§ Task to carry out:
Select from the records below every line that has the word "beat" in it.

§ Given records:
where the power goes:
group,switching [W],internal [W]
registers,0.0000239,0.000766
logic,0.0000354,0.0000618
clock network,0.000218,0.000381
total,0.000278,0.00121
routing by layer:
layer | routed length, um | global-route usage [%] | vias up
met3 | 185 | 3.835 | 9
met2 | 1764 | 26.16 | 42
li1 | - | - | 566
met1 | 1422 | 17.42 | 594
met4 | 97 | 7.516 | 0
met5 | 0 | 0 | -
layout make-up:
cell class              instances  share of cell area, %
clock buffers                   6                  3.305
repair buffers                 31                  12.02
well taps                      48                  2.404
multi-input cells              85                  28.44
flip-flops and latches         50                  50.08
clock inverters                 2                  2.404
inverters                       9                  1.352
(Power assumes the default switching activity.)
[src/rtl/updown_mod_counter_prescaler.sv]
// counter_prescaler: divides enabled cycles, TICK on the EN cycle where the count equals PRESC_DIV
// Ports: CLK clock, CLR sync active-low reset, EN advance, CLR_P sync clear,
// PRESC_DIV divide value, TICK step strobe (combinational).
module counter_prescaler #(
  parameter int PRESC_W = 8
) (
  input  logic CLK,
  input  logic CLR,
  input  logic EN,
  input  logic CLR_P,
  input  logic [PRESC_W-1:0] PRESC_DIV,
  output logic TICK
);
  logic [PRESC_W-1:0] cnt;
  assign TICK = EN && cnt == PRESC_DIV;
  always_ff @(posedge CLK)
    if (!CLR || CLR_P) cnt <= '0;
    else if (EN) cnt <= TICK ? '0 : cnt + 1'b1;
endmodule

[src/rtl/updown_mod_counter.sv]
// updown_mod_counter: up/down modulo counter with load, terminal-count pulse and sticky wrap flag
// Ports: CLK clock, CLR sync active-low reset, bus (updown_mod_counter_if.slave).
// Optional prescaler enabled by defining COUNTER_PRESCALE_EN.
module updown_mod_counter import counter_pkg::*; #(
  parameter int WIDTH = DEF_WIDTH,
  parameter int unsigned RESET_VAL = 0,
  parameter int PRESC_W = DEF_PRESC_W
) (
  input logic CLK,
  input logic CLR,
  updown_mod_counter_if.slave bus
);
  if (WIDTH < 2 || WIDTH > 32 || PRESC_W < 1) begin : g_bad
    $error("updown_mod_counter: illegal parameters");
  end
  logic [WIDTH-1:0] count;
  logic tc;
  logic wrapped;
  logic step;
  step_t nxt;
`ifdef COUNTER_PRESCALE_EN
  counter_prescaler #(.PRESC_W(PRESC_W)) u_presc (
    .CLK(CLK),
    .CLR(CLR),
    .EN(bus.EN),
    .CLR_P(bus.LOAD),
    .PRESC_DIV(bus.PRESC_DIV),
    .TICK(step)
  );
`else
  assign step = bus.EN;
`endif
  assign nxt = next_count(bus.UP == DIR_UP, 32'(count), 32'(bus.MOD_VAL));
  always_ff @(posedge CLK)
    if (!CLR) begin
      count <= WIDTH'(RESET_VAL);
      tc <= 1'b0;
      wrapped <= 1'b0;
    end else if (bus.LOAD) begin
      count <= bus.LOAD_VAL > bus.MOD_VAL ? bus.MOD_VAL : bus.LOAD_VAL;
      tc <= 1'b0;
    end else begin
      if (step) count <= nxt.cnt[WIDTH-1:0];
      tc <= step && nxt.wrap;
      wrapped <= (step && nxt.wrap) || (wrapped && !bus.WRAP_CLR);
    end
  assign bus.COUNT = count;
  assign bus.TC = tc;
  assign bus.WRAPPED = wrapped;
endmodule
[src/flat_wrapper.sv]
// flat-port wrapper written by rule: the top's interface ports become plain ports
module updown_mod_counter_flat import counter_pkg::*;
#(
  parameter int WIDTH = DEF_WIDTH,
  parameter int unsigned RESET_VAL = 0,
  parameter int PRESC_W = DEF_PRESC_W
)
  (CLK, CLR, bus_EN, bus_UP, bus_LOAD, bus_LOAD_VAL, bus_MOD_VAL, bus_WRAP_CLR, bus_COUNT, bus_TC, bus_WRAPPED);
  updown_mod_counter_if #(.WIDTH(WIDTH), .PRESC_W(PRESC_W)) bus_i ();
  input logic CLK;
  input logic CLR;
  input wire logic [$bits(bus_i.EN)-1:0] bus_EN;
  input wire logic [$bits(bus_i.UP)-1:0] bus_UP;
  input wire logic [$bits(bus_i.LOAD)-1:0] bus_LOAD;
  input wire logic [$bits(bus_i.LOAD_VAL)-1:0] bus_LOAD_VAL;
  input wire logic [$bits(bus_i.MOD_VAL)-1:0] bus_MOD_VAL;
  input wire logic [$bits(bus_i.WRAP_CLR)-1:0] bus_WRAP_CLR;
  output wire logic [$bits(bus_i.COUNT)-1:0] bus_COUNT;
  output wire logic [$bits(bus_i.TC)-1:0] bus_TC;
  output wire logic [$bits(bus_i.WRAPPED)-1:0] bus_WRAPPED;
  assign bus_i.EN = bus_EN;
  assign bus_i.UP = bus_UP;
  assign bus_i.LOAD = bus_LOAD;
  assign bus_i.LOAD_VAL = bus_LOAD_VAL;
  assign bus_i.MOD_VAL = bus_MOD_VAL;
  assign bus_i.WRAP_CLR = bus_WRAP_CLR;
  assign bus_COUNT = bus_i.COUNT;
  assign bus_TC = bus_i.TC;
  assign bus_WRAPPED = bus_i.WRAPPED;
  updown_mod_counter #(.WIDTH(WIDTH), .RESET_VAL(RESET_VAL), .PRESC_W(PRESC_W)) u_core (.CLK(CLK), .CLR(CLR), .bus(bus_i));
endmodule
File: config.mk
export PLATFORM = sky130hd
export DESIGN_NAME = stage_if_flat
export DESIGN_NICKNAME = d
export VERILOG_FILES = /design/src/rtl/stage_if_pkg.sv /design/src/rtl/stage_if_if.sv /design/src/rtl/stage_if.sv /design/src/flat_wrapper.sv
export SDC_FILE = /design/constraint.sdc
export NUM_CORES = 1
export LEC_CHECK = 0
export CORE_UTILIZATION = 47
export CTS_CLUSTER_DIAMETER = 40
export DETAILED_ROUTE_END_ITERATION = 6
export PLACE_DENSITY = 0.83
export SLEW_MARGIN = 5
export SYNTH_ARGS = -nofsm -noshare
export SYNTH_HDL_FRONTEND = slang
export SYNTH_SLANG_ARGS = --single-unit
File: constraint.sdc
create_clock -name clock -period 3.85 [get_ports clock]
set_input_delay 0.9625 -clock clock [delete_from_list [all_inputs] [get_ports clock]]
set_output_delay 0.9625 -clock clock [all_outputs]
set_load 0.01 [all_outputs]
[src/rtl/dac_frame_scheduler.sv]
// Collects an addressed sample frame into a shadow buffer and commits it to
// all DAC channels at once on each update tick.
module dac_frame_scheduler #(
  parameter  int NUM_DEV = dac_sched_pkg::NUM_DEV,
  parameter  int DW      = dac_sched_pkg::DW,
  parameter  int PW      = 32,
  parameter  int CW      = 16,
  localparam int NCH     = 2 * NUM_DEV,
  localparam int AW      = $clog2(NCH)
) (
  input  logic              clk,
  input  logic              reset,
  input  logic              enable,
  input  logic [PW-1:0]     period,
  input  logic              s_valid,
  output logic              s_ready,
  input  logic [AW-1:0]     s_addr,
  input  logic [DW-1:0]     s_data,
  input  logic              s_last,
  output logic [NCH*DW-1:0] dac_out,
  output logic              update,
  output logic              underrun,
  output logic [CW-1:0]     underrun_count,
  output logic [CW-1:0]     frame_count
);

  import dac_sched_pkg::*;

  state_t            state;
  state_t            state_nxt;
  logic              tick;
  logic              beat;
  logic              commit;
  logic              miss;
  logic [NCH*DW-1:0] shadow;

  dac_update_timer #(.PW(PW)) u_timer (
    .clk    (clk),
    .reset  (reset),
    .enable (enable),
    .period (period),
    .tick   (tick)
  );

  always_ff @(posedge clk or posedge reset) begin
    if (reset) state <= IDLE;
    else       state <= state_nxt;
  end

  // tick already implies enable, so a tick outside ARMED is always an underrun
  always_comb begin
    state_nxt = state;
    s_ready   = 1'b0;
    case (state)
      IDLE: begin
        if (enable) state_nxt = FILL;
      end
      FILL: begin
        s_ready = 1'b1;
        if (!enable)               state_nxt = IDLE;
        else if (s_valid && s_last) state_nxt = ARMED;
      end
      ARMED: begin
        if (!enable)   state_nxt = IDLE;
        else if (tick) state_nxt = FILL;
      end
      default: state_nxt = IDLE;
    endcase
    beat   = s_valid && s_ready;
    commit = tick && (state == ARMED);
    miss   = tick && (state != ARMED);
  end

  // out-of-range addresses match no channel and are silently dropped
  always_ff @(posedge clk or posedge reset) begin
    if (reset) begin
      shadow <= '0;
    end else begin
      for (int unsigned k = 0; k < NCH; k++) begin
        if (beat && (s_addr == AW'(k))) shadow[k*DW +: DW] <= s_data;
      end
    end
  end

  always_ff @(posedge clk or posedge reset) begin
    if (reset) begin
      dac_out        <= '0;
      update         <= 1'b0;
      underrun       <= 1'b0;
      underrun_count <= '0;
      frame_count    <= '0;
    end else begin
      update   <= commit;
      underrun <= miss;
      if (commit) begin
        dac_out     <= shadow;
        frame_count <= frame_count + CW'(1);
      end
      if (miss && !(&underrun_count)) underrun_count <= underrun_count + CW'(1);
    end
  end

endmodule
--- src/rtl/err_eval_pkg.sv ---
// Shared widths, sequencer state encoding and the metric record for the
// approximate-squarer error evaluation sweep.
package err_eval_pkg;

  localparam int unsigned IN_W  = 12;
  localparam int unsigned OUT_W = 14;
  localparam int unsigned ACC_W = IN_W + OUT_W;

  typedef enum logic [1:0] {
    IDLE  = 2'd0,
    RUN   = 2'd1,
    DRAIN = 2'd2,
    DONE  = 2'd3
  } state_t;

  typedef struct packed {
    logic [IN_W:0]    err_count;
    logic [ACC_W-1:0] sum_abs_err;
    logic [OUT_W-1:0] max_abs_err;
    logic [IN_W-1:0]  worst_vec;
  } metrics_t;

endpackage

§ Reply to the exercise:
  logic              beat;
    beat   = s_valid && s_ready;
        if (beat && (s_addr == AW'(k))) shadow[k*DW +: DW] <= s_data;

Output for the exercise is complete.